The National Conference of Insurance Legislators will be focusing next year on broadcasting a message about how well state insurance oversight is working during the financial crisis, said James Seward, NCOIL's new president.
NCOIL said its action items for the coming year are:
o Lobbying Congress on the pros and “mostly the cons” of bills that would create a federal Office of Insurance Information (OII) within the Treasury Department and an optional federal insurance charter (OFC).
o Have NCOIL's financial service committee look at credit default swaps which it maintains is mostly unregulated and see if there is a role for NCOIL in creating oversight of these products.
o Get more states to come on board with the Interstate Compact for life products–(this has been advanced by both NAIC and NCOIL as a good reason why state oversight works).
o Develop a uniform producer licensing model with the NAIC, which NCOIL says is an argument for state regulation.
NCOIL discussed its aims for the coming year during its annual meeting in Duck Key, Fla., last week. The organization spent time exploring the current financial crisis and what it means to insurance consumers and insurance companies, said Mr. Seward, a New York Republican state senator from Oneonta, N.Y.
NCOIL will devote part of its meetings in the coming year to “keeping a close handle on this issue,” Sen. Seward said.
“We are very proud of the fact that insurance companies are weathering this and that those entities under state insurance regulation are coming through this [crisis] much better than those entities that are federally regulated,” he continued.
There is concern that “Washington may look at the financial meltdown in a knee-jerk way to push for federal regulation,” Seward added.
The failure of federal regulation to catch the crisis was a great part of the discussion in the meeting that just concluded and will continue to be part of that discussion, he said.

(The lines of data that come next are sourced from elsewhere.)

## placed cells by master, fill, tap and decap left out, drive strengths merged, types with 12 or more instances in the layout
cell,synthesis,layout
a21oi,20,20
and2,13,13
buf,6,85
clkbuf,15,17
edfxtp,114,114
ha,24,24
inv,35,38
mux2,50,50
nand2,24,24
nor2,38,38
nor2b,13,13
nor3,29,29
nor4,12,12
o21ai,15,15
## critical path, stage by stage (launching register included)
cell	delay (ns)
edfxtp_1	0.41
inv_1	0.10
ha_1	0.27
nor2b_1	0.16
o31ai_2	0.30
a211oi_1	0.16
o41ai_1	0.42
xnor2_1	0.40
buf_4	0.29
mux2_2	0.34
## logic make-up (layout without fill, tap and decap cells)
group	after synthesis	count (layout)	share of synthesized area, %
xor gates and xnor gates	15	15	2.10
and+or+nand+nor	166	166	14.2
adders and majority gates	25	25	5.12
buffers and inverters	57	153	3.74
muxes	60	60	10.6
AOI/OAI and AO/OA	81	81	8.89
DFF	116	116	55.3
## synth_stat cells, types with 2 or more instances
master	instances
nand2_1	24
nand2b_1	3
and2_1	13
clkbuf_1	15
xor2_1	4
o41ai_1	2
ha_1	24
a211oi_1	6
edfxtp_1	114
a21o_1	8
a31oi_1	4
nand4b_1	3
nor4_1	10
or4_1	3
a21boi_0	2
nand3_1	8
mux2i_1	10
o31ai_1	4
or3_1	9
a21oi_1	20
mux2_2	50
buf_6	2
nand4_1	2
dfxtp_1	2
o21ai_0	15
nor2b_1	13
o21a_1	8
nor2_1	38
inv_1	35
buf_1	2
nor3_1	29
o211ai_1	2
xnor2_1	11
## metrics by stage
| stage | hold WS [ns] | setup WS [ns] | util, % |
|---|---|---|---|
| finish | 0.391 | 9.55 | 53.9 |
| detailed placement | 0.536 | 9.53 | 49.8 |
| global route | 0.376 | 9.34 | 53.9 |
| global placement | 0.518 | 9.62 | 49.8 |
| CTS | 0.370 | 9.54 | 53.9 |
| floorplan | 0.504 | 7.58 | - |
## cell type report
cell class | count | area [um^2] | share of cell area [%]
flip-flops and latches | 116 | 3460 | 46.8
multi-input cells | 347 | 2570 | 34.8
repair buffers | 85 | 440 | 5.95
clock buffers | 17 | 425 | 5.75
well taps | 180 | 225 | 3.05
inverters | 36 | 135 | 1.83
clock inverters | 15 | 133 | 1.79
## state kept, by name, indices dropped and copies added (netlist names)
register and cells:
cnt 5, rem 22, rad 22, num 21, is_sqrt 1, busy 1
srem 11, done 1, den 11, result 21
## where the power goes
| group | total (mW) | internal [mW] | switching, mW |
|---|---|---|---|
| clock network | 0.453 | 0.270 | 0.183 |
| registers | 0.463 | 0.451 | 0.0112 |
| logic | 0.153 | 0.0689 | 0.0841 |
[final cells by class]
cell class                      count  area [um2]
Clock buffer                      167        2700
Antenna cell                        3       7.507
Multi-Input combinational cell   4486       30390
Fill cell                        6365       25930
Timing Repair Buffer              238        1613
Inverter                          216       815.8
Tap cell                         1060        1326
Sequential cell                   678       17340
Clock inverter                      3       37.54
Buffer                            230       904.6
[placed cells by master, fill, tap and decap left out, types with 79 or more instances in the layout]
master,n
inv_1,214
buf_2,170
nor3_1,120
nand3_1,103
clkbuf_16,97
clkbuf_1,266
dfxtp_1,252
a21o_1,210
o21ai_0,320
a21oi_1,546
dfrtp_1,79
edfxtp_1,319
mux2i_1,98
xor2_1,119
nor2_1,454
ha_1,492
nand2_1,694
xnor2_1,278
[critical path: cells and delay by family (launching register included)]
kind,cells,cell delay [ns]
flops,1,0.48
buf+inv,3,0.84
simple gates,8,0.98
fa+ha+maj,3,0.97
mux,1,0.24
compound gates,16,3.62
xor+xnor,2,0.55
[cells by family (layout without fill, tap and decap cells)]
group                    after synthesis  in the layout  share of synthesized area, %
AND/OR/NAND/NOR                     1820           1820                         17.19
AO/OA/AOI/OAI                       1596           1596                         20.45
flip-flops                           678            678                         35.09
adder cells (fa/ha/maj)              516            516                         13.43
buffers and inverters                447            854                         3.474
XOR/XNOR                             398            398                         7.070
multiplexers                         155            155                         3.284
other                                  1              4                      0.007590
<file path="config.mk">
export PLATFORM = sky130hd
export DESIGN_NAME = meal_insulin_delivery_metering
export DESIGN_NICKNAME = d
export VERILOG_FILES = /design/src/rtl/core/mdm_pkg.sv /design/src/rtl/core/mdm_csr.sv /design/src/rtl/core/mdm_serial_mul.sv /design/src/rtl/core/mdm_serial_div.sv /design/src/rtl/core/meal_insulin_delivery_metering.sv
export SDC_FILE = /design/constraint.sdc
export NUM_CORES = 2
export LEC_CHECK = 0
export ABC_AREA = 0
export BUFFER_PORTS_ARGS = -buffer_cell sky130_fd_sc_hd__buf_4
export CAP_MARGIN = 40
export CORE_AREA = 5 5 353 355
export CTS_CLUSTER_DIAMETER = 100
export DETAILED_ROUTE_END_ITERATION = 16
export DIE_AREA = 0 0 358 360
export PLACE_DENSITY = 0.64
export RECOVER_POWER = 25
export SLEW_MARGIN = 15
export SYNTH_ARGS = -nofsm -noshare
export SYNTH_HDL_FRONTEND = slang
export SYNTH_SLANG_ARGS = --single-unit
export TNS_END_PERCENT = 30
</file>
<file path="constraint.sdc">
create_clock -name clock -period 27.7 [get_ports clock]
set_clock_uncertainty 0.2 [all_clocks]
set_input_delay 8.31 -clock clock [delete_from_list [all_inputs] [get_ports clock]]
set_output_delay 8.31 -clock clock [all_outputs]
set_load 0.01 [all_outputs]
</file>
### src/ilq_pkg.sv
// Types and constants shared by the indexed list queue modules.
package ilq_pkg;

  localparam int DATA_W = 32;
  localparam int CMD_W  = 3;
  localparam int POS_W  = 5;
  localparam int OIDX_W = 4;
  localparam int OCNT_W = 5;
  localparam int STAT_W = 2;

  typedef enum logic [CMD_W-1:0] {
    CMD_PUSH     = 3'd0,
    CMD_POP      = 3'd1,
    CMD_TRAVERSE = 3'd2,
    CMD_INSERT   = 3'd3,
    CMD_REMOVE   = 3'd4,
    CMD_REVERSE  = 3'd5
  } cmd_e;

  typedef enum logic [STAT_W-1:0] {
    ST_OK     = 2'd0,
    ST_EMPTY  = 2'd1,
    ST_FULL   = 2'd2,
    ST_BADPOS = 2'd3
  } status_e;

  // Commands from the controller to the datapath.
  typedef struct packed {
    logic load;  // latch the accepted item
    logic exec;  // carry out a single-result command
    logic trav;  // emit one traversal result
  } ctrl_t;

  // Status from the datapath to the controller.
  typedef struct packed {
    logic trav_last;  // the traversal result now being emitted is the final one
  } stat_t;

endpackage

### src/ilq_ctrl.sv
// Controller state machine of the indexed list queue.
module ilq_ctrl (
  input  logic                              clk_i,
  input  logic                              rst_ni,
  input  logic                              start_i,
  input  logic [ilq_pkg::CMD_W-1:0]         cmd_i,
  input  ilq_pkg::stat_t                    stat_i,
  output ilq_pkg::ctrl_t                    ctrl_o,
  output logic                              busy_o
);
  import ilq_pkg::*;

  typedef enum logic [1:0] {
    S_IDLE,
    S_EXEC,
    S_TRAV
  } state_e;

  state_e state_q, state_d;
  logic   accept;

  assign accept = start_i && (state_q == S_IDLE);

  always_comb begin
    state_d = state_q;
    case (state_q)
      S_IDLE: begin
        if (accept) begin
          case (cmd_e'(cmd_i))
            CMD_PUSH, CMD_POP, CMD_INSERT, CMD_REMOVE, CMD_REVERSE: state_d = S_EXEC;
            CMD_TRAVERSE: state_d = S_TRAV;
            default: state_d = S_IDLE;
          endcase
        end
      end
      S_EXEC: state_d = S_IDLE;
      S_TRAV: begin
        if (stat_i.trav_last) begin
          state_d = S_IDLE;
        end
      end
      default: state_d = S_IDLE;
    endcase
  end

  always_ff @(posedge clk_i or negedge rst_ni) begin
    if (!rst_ni) begin
      state_q <= S_IDLE;
      busy_o  <= 1'b0;
    end else begin
      state_q <= state_d;
      busy_o  <= (state_d != S_IDLE);
    end
  end

  assign ctrl_o.load = accept;
  assign ctrl_o.exec = (state_q == S_EXEC);
  assign ctrl_o.trav = (state_q == S_TRAV);

endmodule

### src/ilq_dp.sv
// Datapath of the indexed list queue: entry cells, count, orientation and result registers.
module ilq_dp #(
  parameter int DEPTH = 16
) (
  input  logic                                  clk_i,
  input  logic                                  rst_ni,
  input  ilq_pkg::ctrl_t                        ctrl_i,
  output ilq_pkg::stat_t                        stat_o,
  input  logic [ilq_pkg::CMD_W-1:0]             cmd_i,
  input  logic [ilq_pkg::POS_W-1:0]             position_i,
  input  logic signed [ilq_pkg::DATA_W-1:0]     value_i,
  output logic                                  out_valid_o,
  output logic signed [ilq_pkg::DATA_W-1:0]     out_value_o,
  output logic [ilq_pkg::OIDX_W-1:0]            out_index_o,
  output logic [ilq_pkg::STAT_W-1:0]            status_o,
  output logic                                  last_o,
  output logic [ilq_pkg::OCNT_W-1:0]            count_o
);
  import ilq_pkg::*;

  localparam int IW = $clog2(DEPTH);
  localparam int CW = $clog2(DEPTH + 1);
  localparam int PW = (CW > POS_W) ? CW : POS_W;

  logic signed [DATA_W-1:0] cells_q [DEPTH];
  logic signed [DATA_W-1:0] cells_d [DEPTH];
  logic [CW-1:0]            count_q, count_d;
  logic                     rev_q, rev_d;
  cmd_e                     cmd_q;
  logic [POS_W-1:0]         pos_q;
  logic signed [DATA_W-1:0] val_q;
  logic [IW-1:0]            trav_q;

  logic                     res_valid_q;
  logic signed [DATA_W-1:0] res_value_q, res_value_d;
  logic [OIDX_W-1:0]        res_index_q, res_index_d;
  status_e                  res_status_q, res_status_d;
  logic                     res_last_q, res_last_d;

  logic [PW-1:0]            n_w, pos_w, lidx, base, phys_w;
  logic [IW-1:0]            phys;
  logic signed [DATA_W-1:0] rd;
  logic                     empty, full, is_ins, do_ins, do_rem, emit;

  assign n_w   = PW'(count_q);
  assign pos_w = PW'(pos_q);
  assign empty = (count_q == '0);
  assign full  = (count_q == CW'(DEPTH));

  // Logical index of the current access and whether it opens a gap.
  always_comb begin
    is_ins = 1'b0;
    lidx   = '0;
    case (cmd_q)
      CMD_PUSH: begin
        is_ins = 1'b1;
        lidx   = n_w;
      end
      CMD_INSERT: begin
        is_ins = 1'b1;
        lidx   = pos_w;
      end
      CMD_REMOVE:   lidx = pos_w;
      CMD_TRAVERSE: lidx = PW'(trav_q);
      default:      lidx = '0;
    endcase
  end

  // When the list is held reversed, logical index L lives at physical n-1-L,
  // and a gap opened at L lands at physical n-L.
  assign base   = is_ins ? n_w : (n_w - PW'(1));
  assign phys_w = rev_q ? (base - lidx) : lidx;
  assign phys   = phys_w[IW-1:0];
  assign rd     = cells_q[phys];

  assign stat_o.trav_last = empty || (PW'(trav_q) == (n_w - PW'(1)));

  always_comb begin
    do_ins       = 1'b0;
    do_rem       = 1'b0;
    rev_d        = rev_q;
    emit         = 1'b0;
    res_value_d  = '0;
    res_index_d  = '0;
    res_status_d = ST_OK;
    res_last_d   = 1'b1;
    if (ctrl_i.exec) begin
      emit = 1'b1;
      case (cmd_q)
        CMD_PUSH: begin
          if (full) res_status_d = ST_FULL;
          else      do_ins = 1'b1;
        end
        CMD_POP: begin
          if (empty) begin
            res_status_d = ST_EMPTY;
          end else begin
            do_rem      = 1'b1;
            res_value_d = rd;
          end
        end
        CMD_INSERT: begin
          if (full)              res_status_d = ST_FULL;
          else if (pos_w > n_w)  res_status_d = ST_BADPOS;
          else                   do_ins = 1'b1;
        end
        CMD_REMOVE: begin
          if (empty) begin
            res_status_d = ST_EMPTY;
          end else if (pos_w >= n_w) begin
            res_status_d = ST_BADPOS;
          end else begin
            do_rem      = 1'b1;
            res_value_d = rd;
          end
        end
        CMD_REVERSE: begin
          if (empty) res_status_d = ST_EMPTY;
          else       rev_d = ~rev_q;
        end
        default: emit = 1'b0;
      endcase
    end else if (ctrl_i.trav) begin
      emit = 1'b1;
      if (empty) begin
        res_status_d = ST_EMPTY;
      end else begin
        res_value_d = rd;
        res_index_d = OIDX_W'(trav_q);
        res_last_d  = stat_o.trav_last;
      end
    end
  end

  always_comb begin
    count_d = count_q;
    if (do_ins)      count_d = count_q + CW'(1);
    else if (do_rem) count_d = count_q - CW'(1);
  end

  // Each cell takes its lower neighbor, its upper neighbor, the new value, or holds.
  for (genvar i = 0; i < DEPTH; i++) begin : g_cell
    localparam logic [IW-1:0] ME = IW'(i);
    always_comb begin
      cells_d[i] = cells_q[i];
      if (do_ins) begin
        if (ME == phys) begin
          cells_d[i] = val_q;
        end else if (ME > phys) begin
          if (i > 0) cells_d[i] = cells_q[(i > 0) ? i - 1 : 0];
        end
      end else if (do_rem) begin
        if (ME >= phys) begin
          if (i < DEPTH - 1) cells_d[i] = cells_q[(i < DEPTH - 1) ? i + 1 : i];
        end
      end
    end
  end

  always_ff @(posedge clk_i) begin
    cells_q <= cells_d;
    if (ctrl_i.load) begin
      pos_q <= position_i;
      val_q <= value_i;
    end
    res_value_q  <= res_value_d;
    res_index_q  <= res_index_d;
    res_status_q <= res_status_d;
    res_last_q   <= res_last_d;
  end

  always_ff @(posedge clk_i or negedge rst_ni) begin
    if (!rst_ni) begin
      count_q     <= '0;
      rev_q       <= 1'b0;
      cmd_q       <= CMD_PUSH;
      trav_q      <= '0;
      res_valid_q <= 1'b0;
    end else begin
      count_q     <= count_d;
      rev_q       <= rev_d;
      res_valid_q <= emit;
      if (ctrl_i.load) begin
        cmd_q  <= cmd_e'(cmd_i);
        trav_q <= '0;
      end else if (ctrl_i.trav) begin
        trav_q <= trav_q + IW'(1);
      end
    end
  end

  assign out_valid_o = res_valid_q;
  assign out_value_o = res_value_q;
  assign out_index_o = res_index_q;
  assign status_o    = res_status_q;
  assign last_o      = res_last_q;
  assign count_o     = OCNT_W'(count_q);

endmodule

Kentucky State Rep. Robert Damron, D-Nicholasville, who is NCOIL vice president, agreed that the crisis and the way that credit default swaps were handled is a good indicator that states are better at regulating insurance products. He said it showed how the federal government “totally dropped the ball” in preventing the financial crisis.
He said that there was a discussion among state insurance legislators and state insurance regulators over how the two groups really need to work together to preserve state oversight of insurance regulation.

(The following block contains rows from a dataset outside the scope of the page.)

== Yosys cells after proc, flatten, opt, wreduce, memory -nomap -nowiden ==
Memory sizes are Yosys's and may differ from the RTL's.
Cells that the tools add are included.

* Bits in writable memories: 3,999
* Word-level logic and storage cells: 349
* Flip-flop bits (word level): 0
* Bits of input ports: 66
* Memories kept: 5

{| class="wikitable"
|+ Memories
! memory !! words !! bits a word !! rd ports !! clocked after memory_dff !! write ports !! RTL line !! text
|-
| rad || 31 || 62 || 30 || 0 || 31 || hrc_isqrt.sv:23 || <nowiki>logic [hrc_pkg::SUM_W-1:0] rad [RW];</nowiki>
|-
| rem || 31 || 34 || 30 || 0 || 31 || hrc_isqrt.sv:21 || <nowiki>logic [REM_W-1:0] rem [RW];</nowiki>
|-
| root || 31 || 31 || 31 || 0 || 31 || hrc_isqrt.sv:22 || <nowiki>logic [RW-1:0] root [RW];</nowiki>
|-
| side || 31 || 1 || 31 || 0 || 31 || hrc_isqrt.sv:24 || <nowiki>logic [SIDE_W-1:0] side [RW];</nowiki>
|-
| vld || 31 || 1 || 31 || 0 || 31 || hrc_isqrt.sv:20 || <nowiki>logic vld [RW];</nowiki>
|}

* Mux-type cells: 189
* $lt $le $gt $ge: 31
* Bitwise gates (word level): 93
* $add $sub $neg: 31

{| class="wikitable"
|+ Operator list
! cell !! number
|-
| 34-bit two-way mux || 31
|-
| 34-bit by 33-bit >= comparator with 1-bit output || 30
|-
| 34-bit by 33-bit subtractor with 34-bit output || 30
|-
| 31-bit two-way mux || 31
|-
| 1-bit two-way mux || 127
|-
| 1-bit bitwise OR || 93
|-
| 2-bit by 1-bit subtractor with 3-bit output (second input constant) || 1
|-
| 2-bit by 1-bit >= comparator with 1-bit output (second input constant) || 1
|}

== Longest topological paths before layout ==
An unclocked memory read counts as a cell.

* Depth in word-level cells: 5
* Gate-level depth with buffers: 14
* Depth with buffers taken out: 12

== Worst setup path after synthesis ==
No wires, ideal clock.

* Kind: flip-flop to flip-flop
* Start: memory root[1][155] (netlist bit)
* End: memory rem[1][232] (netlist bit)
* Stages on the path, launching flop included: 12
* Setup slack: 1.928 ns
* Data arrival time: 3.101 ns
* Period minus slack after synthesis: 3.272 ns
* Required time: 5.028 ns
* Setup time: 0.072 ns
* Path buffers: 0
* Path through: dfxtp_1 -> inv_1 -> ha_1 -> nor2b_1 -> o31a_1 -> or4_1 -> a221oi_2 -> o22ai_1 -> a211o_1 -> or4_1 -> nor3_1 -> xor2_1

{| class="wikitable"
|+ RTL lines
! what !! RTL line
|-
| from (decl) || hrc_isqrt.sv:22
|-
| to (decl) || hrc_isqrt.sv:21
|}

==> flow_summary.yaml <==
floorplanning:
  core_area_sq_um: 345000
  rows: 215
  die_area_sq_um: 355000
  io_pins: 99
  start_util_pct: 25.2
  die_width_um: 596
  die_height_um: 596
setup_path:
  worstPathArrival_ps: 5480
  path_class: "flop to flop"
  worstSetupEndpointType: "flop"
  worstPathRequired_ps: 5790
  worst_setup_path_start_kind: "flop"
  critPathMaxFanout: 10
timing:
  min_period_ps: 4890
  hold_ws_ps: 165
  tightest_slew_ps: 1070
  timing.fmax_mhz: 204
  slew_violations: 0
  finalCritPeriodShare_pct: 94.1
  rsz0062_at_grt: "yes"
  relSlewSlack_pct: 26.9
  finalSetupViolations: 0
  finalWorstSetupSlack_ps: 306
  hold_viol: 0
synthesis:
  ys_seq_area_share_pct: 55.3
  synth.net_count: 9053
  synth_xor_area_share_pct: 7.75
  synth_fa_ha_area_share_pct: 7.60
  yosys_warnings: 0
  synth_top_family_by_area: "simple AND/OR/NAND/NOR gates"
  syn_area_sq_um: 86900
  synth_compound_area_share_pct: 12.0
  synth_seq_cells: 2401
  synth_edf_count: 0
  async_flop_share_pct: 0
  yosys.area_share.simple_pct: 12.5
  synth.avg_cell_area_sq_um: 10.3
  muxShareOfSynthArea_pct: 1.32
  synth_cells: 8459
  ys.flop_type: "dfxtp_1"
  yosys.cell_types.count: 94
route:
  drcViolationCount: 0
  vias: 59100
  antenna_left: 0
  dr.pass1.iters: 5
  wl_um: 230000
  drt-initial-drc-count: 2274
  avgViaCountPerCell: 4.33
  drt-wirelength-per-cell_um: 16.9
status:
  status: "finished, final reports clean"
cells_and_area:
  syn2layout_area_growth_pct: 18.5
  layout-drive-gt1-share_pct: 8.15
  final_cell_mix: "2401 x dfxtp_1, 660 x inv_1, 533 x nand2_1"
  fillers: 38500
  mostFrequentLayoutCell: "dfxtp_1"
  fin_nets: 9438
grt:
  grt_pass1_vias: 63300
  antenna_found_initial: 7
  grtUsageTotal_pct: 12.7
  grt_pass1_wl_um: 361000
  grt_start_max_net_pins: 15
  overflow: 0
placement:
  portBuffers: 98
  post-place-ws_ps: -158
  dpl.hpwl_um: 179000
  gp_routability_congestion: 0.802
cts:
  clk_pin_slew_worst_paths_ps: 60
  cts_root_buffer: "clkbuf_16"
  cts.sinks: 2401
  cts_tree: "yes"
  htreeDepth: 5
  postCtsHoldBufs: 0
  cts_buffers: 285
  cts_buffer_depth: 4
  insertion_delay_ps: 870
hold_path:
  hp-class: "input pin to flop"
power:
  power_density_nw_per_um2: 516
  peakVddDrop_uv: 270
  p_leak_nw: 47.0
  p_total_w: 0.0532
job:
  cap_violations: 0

It was a point that Iowa Insurance Commissioner Susan Voss, who is secretary-treasurer with the National Association of Insurance Commissioners, Kansas City, Mo., also emphasized.
Ms. Voss pointed to how state regulators are taking calls from consumers and producers trying to calm them during the current financial crisis.
She noted that at least in Iowa, there have been many calls from producers concerned over the viability of American International Group, which has come under federal control, and whether they should continue selling AIG's products. Her department has tried to reassure producers, she said.
While state regulators and legislators spoke in unison on this issue during the NCOIL meeting, other issues still need to be resolved, according to interviews.
A letter from NCOIL will go out asking state insurance commissioners at NAIC to stop branding a life settlement model law as an NAIC-NCOIL model when in fact, it does not have the endorsement of NCOIL, according to Kentucky State Rep. Robert Damron, D-Nicholasville and NCOIL vice president.
The model that is being touted as a joint effort, he explained, actually includes provisions such as a 5-year ban on the sale of a life insurance product that NCOIL specifically rejected. NCOIL adopted a model that has a 2-year ban on a sale.
Other issues cited by Mr. Damron that received discussion during the annual meeting include an NAIC reinsurance proposal that would create a reinsurance office that would be run by the NAIC but require federal approval since it would create an entry point for reinsurance from foreign reinsurers.
He said, it would be better if state legislators created a compact to achieve this end because ceding state authority could lead to a “slippery slope toward and OII or an OFC.”
Commissioner Voss also discussed the proposal by the Securities and Exchange Commission in Washington to regulate fixed indexed annuities and potentially reclassify them as securities.
Ms. Voss said these products are insurance products and told NCOIL attendees during a panel that the NAIC is pursuing efforts including suitability and disclosure models that will reinforce the job that already is being done.
On the issue of the market conduct annual statement project, Eric Goldberg, representing the American Insurance Association, Washington, and Deirdre Manna, representing the Property Casualty Insurers Association of America (PCI), Des Plaines, Ill., spoke to legislators during a panel discussion.
Mr. Goldberg said that AIA would like to see NCOIL pass a model that would not change the work of the NAIC, but enable the market conduct annual statement project to proceed with the assurance that information shared would be confidential.
Ms. Manna said that PCI is interested in protecting confidentiality of company data that is shared and a model could be a way to do that, although such a path could be difficult and very complicated.